## What to produce:
Please reproduce exactly the line that carries "min in group" and all remaining lines through the last line of the data, and write nothing else.

## Provided records:
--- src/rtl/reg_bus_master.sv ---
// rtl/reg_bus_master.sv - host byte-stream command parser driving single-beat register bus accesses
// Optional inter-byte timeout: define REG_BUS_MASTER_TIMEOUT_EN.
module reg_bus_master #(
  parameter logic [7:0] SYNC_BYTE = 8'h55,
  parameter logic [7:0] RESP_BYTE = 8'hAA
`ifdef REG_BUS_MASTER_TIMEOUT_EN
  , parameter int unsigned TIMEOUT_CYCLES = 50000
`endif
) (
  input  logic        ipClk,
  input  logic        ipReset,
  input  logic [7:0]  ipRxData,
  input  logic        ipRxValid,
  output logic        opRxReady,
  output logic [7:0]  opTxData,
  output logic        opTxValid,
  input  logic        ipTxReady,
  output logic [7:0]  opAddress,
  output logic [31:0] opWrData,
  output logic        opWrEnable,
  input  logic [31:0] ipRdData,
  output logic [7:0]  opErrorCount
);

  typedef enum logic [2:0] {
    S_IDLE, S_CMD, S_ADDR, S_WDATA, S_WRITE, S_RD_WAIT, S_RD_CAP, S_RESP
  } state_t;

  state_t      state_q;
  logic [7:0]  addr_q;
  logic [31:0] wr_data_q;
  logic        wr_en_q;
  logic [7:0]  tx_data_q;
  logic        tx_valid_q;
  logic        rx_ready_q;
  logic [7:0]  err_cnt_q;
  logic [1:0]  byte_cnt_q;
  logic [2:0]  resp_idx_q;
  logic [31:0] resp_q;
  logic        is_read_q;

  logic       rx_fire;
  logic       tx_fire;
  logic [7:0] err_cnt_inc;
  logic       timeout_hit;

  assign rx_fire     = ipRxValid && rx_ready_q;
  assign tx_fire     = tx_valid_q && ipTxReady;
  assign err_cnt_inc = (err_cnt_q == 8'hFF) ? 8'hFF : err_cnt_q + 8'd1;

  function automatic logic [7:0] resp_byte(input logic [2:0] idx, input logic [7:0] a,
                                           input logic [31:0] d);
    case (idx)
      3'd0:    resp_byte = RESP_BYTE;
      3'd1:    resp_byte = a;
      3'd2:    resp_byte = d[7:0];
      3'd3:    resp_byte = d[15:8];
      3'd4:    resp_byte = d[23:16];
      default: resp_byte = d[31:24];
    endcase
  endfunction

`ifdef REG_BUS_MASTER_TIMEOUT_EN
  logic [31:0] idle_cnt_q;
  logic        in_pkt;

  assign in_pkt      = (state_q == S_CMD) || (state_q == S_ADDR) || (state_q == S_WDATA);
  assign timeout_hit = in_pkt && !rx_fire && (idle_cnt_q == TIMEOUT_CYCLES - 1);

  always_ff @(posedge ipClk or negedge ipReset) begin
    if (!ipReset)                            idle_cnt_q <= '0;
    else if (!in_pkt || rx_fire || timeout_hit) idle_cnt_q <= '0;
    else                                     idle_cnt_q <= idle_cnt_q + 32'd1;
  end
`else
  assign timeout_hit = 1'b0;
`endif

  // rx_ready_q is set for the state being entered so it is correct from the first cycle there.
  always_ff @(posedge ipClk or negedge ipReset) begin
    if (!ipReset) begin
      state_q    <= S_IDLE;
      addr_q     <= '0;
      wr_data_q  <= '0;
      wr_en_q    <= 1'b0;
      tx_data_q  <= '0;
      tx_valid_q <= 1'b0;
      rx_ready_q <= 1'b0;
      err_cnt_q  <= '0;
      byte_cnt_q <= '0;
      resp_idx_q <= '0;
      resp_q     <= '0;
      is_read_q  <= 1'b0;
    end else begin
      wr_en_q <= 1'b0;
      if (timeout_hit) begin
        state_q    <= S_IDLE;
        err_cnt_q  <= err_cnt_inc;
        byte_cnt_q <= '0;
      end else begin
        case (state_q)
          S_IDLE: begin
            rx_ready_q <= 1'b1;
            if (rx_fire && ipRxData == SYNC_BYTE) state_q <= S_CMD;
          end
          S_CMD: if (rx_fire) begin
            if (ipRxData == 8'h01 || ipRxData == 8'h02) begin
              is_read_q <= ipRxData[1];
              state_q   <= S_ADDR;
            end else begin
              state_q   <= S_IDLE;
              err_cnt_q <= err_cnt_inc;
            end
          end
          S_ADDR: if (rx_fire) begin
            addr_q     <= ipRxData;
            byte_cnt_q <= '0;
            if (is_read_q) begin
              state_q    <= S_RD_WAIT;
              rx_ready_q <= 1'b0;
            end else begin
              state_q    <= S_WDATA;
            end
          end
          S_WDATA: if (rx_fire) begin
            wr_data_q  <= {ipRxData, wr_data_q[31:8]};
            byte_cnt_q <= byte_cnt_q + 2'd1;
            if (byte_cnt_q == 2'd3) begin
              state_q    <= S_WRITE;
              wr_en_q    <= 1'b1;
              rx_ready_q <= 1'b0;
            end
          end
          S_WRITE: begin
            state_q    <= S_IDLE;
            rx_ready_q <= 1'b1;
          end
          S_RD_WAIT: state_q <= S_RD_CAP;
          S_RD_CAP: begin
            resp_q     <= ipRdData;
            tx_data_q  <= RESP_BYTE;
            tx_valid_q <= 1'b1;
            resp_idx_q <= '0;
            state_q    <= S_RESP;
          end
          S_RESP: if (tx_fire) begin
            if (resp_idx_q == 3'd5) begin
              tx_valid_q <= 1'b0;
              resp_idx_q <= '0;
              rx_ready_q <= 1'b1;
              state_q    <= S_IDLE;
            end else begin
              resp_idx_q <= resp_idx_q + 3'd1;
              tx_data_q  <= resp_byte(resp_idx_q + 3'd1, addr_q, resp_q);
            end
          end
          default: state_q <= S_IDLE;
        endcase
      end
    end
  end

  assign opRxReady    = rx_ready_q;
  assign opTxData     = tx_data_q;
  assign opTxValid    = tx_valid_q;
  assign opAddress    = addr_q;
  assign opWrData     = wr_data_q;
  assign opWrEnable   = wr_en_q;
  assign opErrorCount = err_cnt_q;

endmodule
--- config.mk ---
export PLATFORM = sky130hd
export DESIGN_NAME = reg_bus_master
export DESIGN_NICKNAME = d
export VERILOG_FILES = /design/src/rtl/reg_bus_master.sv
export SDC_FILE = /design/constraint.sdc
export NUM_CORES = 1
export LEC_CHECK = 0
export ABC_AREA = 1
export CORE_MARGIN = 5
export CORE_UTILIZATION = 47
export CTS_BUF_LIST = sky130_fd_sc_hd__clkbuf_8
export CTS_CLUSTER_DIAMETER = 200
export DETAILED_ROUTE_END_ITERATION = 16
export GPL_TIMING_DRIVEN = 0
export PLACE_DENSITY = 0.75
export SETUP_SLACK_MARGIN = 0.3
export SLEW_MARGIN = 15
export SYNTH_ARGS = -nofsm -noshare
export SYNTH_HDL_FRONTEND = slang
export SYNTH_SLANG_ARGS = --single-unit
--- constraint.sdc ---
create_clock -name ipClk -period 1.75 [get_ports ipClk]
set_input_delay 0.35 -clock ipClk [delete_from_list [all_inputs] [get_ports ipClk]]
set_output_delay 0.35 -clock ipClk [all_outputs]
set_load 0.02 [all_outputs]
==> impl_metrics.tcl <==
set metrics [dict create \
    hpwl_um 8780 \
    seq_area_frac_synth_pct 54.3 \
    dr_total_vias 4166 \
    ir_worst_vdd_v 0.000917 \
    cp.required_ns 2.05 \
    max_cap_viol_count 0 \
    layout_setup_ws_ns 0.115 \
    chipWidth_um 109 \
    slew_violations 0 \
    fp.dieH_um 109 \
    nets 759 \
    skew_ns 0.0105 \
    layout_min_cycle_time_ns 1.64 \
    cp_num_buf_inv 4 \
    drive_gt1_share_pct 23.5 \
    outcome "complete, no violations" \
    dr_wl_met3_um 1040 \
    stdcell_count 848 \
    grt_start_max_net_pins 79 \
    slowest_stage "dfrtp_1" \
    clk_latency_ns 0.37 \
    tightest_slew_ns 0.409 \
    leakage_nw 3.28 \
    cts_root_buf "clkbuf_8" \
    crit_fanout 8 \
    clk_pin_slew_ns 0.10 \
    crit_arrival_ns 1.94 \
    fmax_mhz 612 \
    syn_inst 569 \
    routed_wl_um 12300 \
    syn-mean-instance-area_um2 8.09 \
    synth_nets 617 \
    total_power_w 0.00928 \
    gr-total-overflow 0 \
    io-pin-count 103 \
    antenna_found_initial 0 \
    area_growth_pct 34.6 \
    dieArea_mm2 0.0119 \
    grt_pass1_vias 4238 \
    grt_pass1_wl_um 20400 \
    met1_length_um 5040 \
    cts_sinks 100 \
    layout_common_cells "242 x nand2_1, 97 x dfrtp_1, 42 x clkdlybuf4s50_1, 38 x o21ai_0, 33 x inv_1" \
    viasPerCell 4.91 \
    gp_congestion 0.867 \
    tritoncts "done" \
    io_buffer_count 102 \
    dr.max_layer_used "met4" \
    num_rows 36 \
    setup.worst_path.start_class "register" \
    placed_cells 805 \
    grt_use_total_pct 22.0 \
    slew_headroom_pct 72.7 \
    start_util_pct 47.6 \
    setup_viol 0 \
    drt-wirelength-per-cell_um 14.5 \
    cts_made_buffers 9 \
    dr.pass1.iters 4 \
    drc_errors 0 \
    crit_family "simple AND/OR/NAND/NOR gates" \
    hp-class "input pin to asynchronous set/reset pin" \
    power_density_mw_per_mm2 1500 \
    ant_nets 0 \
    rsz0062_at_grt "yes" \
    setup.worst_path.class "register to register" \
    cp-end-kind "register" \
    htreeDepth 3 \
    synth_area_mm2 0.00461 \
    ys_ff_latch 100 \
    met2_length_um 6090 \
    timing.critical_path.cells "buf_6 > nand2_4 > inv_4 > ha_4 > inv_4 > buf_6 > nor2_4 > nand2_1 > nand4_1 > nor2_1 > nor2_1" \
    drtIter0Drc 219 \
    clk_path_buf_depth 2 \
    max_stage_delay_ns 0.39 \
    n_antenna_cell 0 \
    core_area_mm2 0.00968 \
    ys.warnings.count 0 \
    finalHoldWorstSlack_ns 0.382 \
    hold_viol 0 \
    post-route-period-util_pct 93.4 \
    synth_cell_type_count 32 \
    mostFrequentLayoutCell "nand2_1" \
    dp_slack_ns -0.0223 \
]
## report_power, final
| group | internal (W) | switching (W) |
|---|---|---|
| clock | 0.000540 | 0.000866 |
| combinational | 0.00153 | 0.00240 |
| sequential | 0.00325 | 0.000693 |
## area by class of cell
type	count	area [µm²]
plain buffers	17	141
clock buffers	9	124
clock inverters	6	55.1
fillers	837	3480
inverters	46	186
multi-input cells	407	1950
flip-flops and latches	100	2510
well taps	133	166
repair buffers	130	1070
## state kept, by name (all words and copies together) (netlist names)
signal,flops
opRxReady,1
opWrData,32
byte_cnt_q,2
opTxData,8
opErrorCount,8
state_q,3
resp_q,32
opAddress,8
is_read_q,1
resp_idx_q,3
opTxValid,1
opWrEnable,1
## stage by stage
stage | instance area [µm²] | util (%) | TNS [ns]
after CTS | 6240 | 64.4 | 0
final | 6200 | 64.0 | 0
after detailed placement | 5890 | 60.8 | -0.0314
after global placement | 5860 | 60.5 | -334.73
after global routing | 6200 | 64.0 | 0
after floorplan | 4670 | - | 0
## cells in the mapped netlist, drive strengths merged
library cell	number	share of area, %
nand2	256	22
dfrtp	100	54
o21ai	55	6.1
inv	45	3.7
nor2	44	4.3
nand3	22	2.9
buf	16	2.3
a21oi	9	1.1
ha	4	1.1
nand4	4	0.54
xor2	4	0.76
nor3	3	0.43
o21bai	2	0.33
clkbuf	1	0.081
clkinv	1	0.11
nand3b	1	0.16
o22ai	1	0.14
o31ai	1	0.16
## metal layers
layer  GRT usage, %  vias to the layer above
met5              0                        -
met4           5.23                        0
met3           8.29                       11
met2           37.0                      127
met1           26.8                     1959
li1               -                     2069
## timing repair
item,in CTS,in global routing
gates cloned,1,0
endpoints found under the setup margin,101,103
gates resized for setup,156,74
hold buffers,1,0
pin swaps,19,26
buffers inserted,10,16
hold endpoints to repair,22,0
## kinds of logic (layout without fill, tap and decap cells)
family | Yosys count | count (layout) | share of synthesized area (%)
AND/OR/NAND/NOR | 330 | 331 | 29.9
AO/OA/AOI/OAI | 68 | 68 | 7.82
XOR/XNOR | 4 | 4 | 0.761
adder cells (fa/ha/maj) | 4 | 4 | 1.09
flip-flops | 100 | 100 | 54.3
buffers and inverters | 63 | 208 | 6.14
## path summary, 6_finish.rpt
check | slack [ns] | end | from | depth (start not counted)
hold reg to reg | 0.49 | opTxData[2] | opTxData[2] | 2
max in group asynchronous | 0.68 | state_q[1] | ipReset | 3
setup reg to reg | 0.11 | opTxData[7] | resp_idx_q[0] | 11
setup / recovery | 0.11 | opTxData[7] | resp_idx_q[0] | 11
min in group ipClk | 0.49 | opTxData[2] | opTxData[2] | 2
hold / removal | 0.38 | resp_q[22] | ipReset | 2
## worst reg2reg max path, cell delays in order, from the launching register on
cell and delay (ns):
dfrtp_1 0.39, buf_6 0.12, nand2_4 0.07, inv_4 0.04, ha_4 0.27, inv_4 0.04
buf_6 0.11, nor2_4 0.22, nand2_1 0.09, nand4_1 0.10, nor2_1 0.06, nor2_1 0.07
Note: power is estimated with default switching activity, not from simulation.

## Answer to the problem:
min in group ipClk | 0.49 | opTxData[2] | opTxData[2] | 2
hold / removal | 0.38 | resp_q[22] | ipReset | 2
## worst reg2reg max path, cell delays in order, from the launching register on
cell and delay (ns):
dfrtp_1 0.39, buf_6 0.12, nand2_4 0.07, inv_4 0.04, ha_4 0.27, inv_4 0.04
buf_6 0.11, nor2_4 0.22, nand2_1 0.09, nand4_1 0.10, nor2_1 0.06, nor2_1 0.07
Note: power is estimated with default switching activity, not from simulation.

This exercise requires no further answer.